Task description: Copy out each line of the data that contains "power".

Records for the task:
____

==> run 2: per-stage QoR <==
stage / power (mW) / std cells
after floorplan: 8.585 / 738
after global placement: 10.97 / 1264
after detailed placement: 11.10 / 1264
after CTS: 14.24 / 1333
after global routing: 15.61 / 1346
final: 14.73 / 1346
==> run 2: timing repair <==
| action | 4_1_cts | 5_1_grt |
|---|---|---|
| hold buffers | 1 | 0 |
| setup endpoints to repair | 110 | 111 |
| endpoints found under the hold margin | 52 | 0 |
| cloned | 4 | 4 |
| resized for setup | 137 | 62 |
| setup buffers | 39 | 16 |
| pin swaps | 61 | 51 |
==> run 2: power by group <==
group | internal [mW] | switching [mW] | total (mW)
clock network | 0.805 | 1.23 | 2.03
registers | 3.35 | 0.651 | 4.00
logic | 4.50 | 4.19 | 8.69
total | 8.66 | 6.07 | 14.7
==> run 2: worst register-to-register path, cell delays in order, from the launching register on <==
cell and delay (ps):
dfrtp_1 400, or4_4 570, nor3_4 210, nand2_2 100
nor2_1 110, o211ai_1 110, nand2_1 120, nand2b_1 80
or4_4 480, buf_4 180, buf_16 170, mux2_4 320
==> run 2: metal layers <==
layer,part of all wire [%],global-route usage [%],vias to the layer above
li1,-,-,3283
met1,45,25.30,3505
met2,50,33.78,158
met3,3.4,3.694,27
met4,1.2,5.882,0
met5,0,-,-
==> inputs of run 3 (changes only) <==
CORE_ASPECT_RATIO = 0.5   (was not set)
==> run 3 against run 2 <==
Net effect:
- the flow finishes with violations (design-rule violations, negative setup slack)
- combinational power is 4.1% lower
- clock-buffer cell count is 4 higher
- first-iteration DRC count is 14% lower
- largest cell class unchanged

____

Expected answer:
stage / power (mW) / std cells
==> run 2: power by group <==
- combinational power is 4.1% lower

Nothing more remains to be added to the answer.